> _EXERCISE OBJECTIVE_
Within the listing, each line that has the string "side" should be copied.

▶

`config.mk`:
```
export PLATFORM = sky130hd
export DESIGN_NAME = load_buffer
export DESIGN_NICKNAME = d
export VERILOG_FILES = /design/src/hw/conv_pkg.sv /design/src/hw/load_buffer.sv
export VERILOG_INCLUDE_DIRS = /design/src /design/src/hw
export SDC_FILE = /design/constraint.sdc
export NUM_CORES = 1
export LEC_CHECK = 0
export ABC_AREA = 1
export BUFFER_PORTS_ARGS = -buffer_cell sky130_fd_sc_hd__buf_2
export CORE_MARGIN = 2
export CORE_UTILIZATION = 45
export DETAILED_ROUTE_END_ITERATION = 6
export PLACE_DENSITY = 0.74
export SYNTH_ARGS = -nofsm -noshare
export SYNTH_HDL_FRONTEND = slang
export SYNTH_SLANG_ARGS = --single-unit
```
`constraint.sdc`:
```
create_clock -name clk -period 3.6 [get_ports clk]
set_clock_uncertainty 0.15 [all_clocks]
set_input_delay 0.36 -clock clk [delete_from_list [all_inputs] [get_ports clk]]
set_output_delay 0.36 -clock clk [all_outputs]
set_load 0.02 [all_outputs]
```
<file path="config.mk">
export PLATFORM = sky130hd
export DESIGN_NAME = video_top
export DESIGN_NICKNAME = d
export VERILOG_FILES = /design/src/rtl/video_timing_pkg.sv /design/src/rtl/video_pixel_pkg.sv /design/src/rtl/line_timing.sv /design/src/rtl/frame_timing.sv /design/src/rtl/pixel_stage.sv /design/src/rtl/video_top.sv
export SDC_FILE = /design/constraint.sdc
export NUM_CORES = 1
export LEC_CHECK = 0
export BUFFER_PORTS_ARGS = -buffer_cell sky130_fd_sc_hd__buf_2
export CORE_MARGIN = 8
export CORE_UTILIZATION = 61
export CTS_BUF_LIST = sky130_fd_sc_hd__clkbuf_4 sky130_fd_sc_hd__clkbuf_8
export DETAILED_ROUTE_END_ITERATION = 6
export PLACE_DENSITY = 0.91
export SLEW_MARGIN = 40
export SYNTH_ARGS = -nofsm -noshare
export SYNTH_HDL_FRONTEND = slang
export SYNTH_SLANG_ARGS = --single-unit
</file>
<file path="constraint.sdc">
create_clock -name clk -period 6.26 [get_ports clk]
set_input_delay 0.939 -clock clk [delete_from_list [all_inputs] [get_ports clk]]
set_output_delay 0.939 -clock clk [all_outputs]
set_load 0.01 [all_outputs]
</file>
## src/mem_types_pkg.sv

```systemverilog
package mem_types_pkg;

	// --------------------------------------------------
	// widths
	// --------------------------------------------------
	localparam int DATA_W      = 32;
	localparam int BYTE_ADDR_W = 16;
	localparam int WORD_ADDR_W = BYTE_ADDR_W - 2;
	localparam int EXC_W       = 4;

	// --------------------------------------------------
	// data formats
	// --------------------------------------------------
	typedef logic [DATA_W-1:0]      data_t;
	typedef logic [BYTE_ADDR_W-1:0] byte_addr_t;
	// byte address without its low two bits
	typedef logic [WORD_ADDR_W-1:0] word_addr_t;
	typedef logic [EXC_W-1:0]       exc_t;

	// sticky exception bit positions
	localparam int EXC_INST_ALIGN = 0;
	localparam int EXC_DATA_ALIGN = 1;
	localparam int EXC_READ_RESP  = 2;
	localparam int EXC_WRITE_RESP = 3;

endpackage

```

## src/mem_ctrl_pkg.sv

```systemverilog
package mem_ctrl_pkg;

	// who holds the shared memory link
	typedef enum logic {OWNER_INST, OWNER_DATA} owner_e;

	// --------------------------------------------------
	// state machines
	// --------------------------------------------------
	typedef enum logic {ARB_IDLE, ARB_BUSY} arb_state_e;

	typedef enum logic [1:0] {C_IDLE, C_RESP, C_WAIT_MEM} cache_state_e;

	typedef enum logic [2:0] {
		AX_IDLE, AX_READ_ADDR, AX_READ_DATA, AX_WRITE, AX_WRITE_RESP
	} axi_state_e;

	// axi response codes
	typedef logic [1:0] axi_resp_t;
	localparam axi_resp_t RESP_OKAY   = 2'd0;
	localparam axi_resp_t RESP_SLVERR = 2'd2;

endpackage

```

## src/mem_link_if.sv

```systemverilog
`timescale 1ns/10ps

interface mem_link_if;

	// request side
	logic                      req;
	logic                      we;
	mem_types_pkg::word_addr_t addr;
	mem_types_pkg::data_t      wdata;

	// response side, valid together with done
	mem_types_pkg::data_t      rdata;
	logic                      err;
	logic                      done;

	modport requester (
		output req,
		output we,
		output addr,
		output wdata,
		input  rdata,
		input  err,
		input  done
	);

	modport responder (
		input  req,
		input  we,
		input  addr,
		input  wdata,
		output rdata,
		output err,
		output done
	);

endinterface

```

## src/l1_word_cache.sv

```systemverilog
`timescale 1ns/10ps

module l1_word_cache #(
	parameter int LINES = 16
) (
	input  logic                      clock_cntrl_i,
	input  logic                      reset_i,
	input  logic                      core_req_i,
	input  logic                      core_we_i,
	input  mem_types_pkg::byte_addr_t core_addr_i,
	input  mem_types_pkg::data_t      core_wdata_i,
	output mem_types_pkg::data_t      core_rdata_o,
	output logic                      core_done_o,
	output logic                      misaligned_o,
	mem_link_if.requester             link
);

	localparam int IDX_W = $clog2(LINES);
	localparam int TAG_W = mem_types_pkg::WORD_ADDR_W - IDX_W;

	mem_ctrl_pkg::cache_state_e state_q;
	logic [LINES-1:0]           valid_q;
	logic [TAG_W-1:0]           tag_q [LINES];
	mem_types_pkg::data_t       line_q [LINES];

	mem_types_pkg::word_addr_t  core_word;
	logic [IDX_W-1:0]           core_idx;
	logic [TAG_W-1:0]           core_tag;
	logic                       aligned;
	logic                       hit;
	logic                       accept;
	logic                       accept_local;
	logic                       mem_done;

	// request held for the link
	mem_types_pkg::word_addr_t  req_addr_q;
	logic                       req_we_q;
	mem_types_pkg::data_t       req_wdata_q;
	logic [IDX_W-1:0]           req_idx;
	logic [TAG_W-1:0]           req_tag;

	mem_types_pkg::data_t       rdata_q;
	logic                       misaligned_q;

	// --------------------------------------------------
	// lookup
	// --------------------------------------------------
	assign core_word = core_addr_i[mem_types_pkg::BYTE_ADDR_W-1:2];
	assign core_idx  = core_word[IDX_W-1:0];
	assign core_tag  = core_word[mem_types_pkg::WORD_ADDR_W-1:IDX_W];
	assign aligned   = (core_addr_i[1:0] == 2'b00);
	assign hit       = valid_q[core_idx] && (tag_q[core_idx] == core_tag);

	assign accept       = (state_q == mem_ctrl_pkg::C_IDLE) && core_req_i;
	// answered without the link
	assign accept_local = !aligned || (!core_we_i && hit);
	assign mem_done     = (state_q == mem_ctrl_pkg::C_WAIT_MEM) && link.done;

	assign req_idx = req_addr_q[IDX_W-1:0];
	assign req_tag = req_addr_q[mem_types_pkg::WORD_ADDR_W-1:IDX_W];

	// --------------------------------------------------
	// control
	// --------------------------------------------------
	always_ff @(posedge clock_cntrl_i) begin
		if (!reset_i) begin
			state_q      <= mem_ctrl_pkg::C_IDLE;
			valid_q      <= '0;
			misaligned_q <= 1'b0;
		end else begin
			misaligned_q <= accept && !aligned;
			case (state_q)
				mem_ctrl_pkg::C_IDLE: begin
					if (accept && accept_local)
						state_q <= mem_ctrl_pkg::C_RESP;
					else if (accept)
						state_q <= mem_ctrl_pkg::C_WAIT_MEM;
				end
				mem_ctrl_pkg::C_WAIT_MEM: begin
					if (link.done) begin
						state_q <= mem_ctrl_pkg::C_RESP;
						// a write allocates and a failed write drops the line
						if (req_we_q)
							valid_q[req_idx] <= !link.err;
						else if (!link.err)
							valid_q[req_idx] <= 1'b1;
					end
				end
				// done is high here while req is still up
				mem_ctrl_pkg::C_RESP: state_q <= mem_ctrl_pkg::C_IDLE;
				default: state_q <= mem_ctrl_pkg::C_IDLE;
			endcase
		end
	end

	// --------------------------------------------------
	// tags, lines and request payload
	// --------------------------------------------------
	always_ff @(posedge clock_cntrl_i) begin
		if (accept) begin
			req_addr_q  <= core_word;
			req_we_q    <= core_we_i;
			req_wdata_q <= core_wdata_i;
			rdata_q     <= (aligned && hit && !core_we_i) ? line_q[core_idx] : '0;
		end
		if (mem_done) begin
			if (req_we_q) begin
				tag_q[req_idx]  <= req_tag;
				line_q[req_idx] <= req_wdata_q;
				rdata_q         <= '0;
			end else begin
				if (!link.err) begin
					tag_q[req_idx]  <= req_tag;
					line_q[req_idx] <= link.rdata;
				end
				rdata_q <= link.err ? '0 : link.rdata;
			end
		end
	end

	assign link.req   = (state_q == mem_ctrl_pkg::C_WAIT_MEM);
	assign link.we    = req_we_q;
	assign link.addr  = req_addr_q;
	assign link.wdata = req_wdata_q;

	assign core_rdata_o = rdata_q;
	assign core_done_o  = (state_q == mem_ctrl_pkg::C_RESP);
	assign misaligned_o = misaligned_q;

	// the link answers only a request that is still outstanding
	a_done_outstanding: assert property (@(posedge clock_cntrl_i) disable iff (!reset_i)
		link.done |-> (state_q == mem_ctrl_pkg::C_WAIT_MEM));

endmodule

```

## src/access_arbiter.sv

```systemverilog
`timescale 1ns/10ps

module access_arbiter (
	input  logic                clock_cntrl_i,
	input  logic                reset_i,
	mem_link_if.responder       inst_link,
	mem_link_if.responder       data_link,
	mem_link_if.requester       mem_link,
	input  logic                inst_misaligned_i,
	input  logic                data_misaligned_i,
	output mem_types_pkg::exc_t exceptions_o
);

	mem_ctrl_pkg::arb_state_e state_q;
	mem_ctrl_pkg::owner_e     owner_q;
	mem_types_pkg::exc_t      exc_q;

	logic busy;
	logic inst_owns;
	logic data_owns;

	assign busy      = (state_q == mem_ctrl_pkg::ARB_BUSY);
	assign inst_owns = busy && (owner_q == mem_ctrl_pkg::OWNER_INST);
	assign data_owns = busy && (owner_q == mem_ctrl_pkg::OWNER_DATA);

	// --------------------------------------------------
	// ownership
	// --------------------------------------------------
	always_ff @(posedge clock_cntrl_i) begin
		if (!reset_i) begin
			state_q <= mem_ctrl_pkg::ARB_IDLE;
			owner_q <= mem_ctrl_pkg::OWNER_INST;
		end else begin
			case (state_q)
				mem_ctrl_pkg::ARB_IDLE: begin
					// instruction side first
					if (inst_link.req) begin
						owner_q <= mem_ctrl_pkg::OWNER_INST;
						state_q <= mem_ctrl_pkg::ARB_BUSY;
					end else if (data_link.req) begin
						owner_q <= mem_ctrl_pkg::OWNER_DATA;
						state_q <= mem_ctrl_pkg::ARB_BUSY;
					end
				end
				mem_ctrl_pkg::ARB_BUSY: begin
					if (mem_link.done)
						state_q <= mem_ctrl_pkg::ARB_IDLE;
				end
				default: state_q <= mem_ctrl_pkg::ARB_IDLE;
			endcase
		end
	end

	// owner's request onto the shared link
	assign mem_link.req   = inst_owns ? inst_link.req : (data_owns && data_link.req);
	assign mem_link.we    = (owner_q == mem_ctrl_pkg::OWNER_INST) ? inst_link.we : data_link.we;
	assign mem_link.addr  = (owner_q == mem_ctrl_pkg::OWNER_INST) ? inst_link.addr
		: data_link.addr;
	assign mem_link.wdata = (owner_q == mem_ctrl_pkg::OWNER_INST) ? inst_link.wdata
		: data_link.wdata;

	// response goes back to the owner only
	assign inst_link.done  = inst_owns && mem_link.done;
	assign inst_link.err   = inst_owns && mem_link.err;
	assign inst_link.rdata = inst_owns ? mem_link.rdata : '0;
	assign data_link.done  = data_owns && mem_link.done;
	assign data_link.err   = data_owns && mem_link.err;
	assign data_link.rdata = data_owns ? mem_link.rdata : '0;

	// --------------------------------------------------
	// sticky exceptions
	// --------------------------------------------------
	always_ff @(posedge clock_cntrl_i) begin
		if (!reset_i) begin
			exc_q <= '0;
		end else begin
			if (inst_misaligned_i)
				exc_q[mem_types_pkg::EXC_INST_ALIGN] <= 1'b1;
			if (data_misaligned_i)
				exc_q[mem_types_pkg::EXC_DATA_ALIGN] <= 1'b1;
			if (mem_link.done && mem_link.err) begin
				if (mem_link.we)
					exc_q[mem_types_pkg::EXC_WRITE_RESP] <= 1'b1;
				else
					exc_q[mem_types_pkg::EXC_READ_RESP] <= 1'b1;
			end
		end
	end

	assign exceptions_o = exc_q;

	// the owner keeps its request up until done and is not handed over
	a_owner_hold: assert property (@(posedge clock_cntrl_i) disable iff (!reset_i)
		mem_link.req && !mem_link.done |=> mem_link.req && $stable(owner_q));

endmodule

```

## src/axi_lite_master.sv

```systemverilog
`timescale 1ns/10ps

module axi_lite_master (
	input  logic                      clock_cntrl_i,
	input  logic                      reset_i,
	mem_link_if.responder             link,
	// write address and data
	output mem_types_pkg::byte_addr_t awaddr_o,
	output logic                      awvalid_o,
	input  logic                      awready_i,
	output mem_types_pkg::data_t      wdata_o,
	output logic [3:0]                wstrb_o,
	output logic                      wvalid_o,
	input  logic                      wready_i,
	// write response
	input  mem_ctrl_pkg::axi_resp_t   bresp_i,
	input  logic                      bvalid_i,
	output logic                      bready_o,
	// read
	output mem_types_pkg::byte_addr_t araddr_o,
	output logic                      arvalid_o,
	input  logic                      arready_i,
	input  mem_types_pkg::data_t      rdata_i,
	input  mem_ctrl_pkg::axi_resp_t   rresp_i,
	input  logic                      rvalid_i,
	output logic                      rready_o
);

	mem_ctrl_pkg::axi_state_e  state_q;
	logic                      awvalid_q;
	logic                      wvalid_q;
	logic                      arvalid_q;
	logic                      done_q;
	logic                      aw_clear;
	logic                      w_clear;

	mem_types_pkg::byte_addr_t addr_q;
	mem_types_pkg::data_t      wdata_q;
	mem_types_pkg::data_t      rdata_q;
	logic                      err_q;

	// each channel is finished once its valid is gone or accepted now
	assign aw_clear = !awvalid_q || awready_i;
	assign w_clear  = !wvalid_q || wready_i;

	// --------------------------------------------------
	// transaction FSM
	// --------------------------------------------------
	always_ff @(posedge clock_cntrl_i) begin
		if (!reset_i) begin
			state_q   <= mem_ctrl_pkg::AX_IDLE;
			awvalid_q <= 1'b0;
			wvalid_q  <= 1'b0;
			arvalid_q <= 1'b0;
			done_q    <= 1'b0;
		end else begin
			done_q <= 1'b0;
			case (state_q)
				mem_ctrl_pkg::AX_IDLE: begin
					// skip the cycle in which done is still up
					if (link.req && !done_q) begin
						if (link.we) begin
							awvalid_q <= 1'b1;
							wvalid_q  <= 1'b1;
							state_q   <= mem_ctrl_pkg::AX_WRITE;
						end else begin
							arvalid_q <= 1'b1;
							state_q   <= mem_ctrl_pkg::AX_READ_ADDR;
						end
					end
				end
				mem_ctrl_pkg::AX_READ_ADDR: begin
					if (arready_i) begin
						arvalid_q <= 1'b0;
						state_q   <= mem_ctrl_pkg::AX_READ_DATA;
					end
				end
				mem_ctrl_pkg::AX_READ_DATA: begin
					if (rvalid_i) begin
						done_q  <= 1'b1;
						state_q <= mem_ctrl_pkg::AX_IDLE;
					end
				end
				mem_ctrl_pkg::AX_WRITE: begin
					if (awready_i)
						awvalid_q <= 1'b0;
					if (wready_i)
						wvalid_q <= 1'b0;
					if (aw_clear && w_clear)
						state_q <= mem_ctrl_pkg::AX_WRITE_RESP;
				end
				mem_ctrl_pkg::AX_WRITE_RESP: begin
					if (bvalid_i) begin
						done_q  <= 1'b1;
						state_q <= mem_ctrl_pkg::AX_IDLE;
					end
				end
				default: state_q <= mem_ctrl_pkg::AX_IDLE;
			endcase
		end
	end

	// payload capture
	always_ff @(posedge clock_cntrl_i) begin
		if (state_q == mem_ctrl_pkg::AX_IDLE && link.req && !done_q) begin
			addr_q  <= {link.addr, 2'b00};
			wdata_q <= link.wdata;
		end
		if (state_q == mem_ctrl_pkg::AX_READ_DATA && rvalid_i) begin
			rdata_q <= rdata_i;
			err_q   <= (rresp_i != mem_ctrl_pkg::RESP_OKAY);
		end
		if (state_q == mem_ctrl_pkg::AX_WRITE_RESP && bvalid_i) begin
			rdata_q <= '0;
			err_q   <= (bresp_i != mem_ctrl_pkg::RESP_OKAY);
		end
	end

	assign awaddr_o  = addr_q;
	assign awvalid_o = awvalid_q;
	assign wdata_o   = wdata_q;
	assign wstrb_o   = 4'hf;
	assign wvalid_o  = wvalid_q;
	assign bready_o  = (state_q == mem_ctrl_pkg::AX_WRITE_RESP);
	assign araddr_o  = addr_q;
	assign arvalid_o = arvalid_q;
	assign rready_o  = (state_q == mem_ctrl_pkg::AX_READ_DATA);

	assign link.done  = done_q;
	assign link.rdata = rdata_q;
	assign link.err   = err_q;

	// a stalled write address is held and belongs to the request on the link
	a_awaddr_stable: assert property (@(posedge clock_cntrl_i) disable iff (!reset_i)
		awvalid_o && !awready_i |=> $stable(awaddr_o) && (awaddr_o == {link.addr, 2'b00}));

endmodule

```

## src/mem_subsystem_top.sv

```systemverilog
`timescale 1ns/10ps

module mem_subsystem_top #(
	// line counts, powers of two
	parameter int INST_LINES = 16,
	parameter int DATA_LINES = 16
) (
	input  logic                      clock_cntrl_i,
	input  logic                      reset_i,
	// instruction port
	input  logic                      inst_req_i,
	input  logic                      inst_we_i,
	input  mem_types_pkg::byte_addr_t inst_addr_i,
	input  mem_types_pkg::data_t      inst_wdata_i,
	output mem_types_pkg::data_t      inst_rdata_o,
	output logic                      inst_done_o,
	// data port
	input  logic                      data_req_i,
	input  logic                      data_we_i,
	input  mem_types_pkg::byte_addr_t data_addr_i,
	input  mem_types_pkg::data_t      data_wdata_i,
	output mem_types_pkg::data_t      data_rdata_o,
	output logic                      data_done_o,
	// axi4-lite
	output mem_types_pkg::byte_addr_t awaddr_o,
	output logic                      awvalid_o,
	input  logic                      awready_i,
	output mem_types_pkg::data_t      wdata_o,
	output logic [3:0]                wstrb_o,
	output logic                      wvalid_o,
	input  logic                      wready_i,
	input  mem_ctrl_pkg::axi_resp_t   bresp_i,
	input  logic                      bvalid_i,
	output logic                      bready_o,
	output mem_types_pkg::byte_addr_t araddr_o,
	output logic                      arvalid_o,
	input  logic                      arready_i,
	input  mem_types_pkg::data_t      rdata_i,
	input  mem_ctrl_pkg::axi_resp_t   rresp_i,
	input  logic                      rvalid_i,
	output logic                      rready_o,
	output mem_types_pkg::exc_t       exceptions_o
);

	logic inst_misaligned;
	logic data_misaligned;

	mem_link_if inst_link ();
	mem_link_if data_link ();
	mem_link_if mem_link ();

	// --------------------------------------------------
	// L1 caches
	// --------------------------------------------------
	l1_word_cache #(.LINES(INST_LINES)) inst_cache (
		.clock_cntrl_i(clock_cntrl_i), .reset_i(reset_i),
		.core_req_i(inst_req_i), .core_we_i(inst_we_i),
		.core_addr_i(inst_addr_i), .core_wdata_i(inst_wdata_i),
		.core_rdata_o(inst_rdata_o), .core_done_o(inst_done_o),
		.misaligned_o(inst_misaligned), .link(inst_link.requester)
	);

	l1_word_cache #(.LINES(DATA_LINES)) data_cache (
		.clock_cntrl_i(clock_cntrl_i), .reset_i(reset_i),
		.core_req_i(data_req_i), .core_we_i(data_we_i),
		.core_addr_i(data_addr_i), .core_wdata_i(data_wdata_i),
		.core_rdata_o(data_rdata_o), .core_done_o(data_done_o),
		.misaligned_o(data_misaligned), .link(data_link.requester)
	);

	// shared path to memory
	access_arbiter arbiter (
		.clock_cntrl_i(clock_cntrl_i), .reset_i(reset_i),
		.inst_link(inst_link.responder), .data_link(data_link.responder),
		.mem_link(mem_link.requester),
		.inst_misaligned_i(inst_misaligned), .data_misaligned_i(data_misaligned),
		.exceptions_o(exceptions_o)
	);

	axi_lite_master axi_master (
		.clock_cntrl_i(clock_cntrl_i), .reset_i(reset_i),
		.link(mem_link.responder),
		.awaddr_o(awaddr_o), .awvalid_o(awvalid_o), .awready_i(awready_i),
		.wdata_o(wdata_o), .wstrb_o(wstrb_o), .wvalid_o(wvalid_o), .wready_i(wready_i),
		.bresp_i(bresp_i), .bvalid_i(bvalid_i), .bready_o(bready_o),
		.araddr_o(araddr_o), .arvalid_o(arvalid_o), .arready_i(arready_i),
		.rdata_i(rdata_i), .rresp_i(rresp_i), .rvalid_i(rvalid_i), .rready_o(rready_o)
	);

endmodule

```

◀

> _EXPECTED OUTPUT_
	// request side
	// response side, valid together with done
					// instruction side first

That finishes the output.